When I was studying for my first licensing exam during medical school, I remember a similar sort of feeling. It was an all-consuming process. My eyes were in a constant state of numbness, anesthetized by the glowing haze of endless multiple-choice questions on a computer screen. Periodically, I’d get paper cuts from leafing through First Aid, the medical student’s Bible of “high-yield” information likely to show up on the exam, and the fleeting pain would wake me from my studious stupor and remind me what it felt like to be alive again. Glancing outside the second-floor kitchen window, I’d see squirrels scurrying between the branches of a grand maple tree, their bushy tails tracing perfect little arcs, taunting me with their freedom.

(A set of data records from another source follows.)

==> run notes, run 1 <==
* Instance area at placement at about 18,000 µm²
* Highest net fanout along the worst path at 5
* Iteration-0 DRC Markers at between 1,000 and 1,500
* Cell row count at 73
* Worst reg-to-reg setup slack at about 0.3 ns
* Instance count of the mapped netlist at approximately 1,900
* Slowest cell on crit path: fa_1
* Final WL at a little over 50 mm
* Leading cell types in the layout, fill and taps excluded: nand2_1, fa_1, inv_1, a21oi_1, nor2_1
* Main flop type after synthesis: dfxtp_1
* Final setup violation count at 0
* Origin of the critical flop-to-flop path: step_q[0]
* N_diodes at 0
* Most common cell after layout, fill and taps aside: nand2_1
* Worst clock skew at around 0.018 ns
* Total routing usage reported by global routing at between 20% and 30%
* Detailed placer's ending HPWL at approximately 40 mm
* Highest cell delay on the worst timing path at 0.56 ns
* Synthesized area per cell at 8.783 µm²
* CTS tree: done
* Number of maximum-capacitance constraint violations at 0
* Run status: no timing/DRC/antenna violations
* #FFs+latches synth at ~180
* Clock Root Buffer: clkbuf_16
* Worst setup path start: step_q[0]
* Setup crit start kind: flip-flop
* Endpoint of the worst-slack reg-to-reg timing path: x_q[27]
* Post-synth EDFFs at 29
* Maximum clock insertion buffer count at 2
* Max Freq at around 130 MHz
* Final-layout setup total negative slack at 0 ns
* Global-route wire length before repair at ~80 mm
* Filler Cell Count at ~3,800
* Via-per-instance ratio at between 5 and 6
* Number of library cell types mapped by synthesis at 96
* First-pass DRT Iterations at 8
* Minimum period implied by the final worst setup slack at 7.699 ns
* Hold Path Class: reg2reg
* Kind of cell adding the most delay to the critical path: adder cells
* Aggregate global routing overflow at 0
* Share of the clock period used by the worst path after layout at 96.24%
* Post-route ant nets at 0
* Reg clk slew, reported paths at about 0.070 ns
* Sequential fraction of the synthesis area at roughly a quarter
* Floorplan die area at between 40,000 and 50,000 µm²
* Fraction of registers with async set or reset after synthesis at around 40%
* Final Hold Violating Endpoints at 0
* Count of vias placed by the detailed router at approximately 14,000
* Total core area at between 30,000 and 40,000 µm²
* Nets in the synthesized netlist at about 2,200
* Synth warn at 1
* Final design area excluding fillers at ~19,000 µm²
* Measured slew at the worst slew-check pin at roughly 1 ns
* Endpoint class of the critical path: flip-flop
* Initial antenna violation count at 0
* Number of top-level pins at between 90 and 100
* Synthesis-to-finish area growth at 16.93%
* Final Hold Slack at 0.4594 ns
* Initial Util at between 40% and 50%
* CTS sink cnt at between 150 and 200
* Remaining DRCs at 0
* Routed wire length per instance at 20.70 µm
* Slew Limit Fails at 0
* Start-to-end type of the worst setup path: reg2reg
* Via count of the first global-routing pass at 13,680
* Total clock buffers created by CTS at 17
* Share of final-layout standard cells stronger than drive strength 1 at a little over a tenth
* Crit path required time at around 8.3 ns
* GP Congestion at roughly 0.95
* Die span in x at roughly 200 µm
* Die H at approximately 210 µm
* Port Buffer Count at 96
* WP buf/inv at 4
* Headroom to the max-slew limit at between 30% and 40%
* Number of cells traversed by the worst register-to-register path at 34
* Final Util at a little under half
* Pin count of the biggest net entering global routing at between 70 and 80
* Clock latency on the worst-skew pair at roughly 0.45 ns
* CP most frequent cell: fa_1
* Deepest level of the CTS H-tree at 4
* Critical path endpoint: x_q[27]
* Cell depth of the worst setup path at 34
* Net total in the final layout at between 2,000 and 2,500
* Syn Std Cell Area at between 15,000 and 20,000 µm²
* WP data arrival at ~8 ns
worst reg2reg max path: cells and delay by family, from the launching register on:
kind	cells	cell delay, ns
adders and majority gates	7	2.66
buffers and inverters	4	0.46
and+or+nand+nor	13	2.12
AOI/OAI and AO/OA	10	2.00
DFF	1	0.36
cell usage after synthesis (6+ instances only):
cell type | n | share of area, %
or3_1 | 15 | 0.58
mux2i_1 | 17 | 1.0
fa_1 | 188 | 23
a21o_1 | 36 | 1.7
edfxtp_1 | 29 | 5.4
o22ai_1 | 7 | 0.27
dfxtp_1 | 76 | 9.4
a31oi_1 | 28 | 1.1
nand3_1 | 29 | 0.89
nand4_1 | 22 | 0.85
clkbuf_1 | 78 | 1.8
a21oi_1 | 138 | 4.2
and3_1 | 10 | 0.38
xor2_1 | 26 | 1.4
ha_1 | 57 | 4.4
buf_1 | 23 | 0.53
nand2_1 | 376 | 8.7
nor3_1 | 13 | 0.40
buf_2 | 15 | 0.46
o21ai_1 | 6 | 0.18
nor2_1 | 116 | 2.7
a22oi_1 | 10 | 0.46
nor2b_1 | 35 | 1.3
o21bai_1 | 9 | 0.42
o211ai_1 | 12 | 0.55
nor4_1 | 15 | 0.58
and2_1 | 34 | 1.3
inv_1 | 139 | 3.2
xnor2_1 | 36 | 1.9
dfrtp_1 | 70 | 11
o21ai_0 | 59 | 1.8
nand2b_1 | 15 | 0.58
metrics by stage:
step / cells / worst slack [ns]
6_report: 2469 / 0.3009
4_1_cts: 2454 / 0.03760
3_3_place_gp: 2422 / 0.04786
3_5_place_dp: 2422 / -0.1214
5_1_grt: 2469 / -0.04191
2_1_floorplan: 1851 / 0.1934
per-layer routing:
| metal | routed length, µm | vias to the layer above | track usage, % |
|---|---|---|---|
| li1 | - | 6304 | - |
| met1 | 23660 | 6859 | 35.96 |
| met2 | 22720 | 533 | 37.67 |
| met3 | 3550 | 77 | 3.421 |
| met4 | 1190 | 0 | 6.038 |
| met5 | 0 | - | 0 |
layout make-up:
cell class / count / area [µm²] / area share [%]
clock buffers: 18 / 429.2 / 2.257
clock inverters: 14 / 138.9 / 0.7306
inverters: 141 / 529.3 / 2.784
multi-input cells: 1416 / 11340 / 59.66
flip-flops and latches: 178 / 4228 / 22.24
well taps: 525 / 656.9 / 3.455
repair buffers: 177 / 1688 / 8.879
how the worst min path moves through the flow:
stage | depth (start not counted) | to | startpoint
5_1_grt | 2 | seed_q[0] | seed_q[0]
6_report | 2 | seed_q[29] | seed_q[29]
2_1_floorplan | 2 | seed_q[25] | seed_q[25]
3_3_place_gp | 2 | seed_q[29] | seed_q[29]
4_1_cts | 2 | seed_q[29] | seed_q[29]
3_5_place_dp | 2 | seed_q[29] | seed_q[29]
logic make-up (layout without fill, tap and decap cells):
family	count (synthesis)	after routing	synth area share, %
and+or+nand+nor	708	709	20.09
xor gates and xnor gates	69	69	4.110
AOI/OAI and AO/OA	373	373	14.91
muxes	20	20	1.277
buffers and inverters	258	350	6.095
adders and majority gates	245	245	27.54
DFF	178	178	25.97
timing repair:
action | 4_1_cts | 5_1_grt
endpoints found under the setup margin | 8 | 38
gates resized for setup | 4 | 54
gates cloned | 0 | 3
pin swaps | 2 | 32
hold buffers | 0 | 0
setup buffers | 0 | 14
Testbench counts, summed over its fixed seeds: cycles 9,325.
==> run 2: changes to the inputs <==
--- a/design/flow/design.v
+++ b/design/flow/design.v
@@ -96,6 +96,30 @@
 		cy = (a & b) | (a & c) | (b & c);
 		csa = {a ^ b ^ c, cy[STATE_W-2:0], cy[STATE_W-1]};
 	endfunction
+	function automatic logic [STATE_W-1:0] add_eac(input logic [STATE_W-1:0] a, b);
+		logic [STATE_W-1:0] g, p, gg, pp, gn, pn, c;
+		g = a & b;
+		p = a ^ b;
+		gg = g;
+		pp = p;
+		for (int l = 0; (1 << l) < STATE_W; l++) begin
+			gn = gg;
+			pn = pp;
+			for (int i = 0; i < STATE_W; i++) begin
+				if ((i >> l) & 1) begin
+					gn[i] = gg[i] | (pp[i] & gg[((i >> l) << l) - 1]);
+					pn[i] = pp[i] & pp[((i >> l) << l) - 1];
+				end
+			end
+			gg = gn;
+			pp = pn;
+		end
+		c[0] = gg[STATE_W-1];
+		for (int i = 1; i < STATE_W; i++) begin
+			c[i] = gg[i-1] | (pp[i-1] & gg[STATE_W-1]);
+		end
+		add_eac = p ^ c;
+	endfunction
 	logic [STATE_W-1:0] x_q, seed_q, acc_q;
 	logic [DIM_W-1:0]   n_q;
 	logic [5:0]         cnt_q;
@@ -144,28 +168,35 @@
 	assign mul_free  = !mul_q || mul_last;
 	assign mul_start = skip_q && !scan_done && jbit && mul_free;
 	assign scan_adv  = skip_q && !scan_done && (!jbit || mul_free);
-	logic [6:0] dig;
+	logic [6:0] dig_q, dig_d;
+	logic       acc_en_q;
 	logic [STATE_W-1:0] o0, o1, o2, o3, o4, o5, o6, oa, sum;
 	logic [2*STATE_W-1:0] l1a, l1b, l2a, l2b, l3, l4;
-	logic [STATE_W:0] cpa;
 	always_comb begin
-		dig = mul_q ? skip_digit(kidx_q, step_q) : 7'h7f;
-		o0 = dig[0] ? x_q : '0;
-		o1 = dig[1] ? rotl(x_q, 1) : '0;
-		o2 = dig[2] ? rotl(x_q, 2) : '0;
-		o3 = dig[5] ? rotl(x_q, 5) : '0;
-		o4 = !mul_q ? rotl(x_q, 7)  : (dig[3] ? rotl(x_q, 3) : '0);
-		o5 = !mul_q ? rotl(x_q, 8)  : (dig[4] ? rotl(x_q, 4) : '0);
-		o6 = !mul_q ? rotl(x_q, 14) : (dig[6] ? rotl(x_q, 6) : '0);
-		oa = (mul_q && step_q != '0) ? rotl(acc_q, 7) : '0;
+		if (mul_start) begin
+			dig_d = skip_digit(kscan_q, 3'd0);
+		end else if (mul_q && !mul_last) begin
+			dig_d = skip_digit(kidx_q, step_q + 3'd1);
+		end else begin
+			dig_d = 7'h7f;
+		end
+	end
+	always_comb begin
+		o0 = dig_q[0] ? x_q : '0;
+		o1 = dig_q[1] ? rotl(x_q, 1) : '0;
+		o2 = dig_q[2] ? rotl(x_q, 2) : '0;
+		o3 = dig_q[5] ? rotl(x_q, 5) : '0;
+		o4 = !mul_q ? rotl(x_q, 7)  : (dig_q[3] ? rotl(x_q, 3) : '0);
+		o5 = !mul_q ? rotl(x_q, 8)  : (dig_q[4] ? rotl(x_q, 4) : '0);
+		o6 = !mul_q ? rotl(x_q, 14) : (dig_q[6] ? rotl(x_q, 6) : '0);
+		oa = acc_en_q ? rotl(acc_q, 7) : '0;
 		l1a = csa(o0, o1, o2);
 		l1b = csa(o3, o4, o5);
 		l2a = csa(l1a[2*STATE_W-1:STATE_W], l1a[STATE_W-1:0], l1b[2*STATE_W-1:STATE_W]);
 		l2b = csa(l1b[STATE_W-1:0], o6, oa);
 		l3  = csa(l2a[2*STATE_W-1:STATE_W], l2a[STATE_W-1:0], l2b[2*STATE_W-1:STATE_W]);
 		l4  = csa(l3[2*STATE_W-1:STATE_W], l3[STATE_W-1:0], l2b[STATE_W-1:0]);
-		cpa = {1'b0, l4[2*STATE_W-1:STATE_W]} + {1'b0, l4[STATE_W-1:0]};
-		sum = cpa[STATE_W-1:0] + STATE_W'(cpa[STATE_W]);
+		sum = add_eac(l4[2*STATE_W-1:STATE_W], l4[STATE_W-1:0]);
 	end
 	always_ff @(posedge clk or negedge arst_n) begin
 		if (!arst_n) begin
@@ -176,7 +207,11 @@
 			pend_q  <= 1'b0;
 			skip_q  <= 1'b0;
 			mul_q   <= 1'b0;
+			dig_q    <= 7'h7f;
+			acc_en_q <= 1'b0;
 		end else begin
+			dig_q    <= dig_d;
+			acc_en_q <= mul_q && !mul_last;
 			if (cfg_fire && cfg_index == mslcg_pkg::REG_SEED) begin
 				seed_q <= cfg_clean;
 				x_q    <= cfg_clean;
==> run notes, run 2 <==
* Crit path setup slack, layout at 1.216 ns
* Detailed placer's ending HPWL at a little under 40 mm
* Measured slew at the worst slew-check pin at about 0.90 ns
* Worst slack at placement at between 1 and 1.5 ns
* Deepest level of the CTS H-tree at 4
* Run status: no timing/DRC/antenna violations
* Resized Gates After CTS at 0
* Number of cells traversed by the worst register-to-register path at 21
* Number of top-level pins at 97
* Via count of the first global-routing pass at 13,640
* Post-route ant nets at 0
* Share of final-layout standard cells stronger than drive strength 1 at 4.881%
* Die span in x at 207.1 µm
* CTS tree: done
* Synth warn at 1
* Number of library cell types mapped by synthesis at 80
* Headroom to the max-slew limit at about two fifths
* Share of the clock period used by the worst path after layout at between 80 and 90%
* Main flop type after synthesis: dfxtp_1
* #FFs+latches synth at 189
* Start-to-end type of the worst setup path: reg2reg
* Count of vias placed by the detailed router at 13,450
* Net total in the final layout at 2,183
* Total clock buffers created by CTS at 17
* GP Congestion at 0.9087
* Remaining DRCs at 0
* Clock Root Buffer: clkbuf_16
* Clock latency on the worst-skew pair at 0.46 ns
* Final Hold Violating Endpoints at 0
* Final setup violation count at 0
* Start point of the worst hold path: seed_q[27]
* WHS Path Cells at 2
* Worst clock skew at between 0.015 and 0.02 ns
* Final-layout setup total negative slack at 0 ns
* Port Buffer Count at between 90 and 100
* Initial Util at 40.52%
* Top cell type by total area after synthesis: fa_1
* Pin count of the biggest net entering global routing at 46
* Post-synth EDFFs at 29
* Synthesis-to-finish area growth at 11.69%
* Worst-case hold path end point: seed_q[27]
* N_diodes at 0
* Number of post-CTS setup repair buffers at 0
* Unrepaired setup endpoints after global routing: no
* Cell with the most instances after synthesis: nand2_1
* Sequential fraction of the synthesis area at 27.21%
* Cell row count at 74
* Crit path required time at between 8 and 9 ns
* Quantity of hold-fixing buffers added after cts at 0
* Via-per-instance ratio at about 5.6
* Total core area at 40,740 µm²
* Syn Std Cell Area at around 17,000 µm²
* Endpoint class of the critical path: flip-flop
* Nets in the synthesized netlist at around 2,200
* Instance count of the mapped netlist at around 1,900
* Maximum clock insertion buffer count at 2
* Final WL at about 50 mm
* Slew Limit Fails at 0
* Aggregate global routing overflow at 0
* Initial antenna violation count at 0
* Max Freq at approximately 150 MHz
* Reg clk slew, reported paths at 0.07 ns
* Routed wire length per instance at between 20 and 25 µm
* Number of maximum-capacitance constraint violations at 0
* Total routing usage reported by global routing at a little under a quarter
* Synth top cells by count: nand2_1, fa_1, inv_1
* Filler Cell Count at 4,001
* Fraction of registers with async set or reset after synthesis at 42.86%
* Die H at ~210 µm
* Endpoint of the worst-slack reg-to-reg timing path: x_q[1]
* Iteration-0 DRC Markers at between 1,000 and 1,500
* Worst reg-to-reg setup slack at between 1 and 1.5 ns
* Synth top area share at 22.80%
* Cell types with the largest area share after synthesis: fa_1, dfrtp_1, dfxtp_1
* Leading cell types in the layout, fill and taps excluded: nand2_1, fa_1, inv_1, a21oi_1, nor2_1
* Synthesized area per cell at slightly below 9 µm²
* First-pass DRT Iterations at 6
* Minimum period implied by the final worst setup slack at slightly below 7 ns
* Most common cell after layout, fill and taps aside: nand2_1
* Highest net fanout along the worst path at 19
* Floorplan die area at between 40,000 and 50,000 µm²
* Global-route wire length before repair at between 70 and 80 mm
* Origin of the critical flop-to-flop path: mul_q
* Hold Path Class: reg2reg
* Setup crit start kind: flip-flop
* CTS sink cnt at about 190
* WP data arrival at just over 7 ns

How I envied those squirrels.

Whenever I found myself imagining the Freaky Friday version of me and nature’s tiny creatures, I’d decide it was time for a break. But guilt would overwhelm me as I’d lace up my running shoes to head outside into the summer heat. Perhaps it wouldn’t hurt to bring along my mp3 player and try to passively absorb the lectures of Dr. Goljan, a famous pathologist who had trained many a med student to pass the boards. As fate would have it, I only ended up retaining his lewd jokes. Ask me how to keep straight all the different hematological disorders whose abbreviations end with “L”—CML, AML, CLL, ALL, etc.—and no can do, but if you’d like me to provide a detailed rendition of the time Dr. Goljan ran a marathon and pooped on a sapling in someone’s front yard, that’s well within the realm of my capabilities. (I’m going to be a great doctor.)

Now, years later, I am holing myself up in a social science archive on a daily basis, sifting through volumes of the mundane and the captivating thoughts scholars have had over the last fifty years about health care reform in Guatemala. It’s a different kind of consumptive process. It’s the anticlimactic ending to a long stretch of travel here in the “land of eternal spring,” during which I’ve been collecting people’s stories and watching life and death unfold on a regular basis. How does it feel to be a poor indigenous woman dying of cancer? Where do you look for help when there is none? And what drives people to look for care when they are pretty sure that all of the grains of hope have fallen into the bottom half of the hourglass? These are the questions I sought to answer, and empathizing with the sick and the dying took its toll on me.

I retreated to the library.

My life here is relatively cushy. I’m in a tourist town where I don’t tower over the locals as I do in the countryside, but rather, my stature makes me all the more anonymous. I have potable water, a large bed, and nighttime silence. These things ought to help me recuperate from months of physical and emotional exhaustion from acting as a container, rather than a conduit, for the words of the suffering.

But there is something ultimately draining about the rigmarole of self-care and the yellowing pages of a repetitive history. My only task is to read books all day, to relate them to the answers I thought I found, yet this merely leads me down other lines of inquiry until there is an overwhelming amount of text and self-questioning. As I ravel and unravel my thoughts, I find myself craving home—the conveniences of the United States or the inconveniences of rural life, but not this.

This is certainly a different type of voluntary drowning from preparing for the boards, but it is a voluntary drowning, nonetheless.

Every morning, I wake up and pour boiling water on top of a half-cup of oatmeal. And I watch Poppy the cat, and I think to myself, wouldn’t it be nice to access her simplicity of being, and not thinking so much?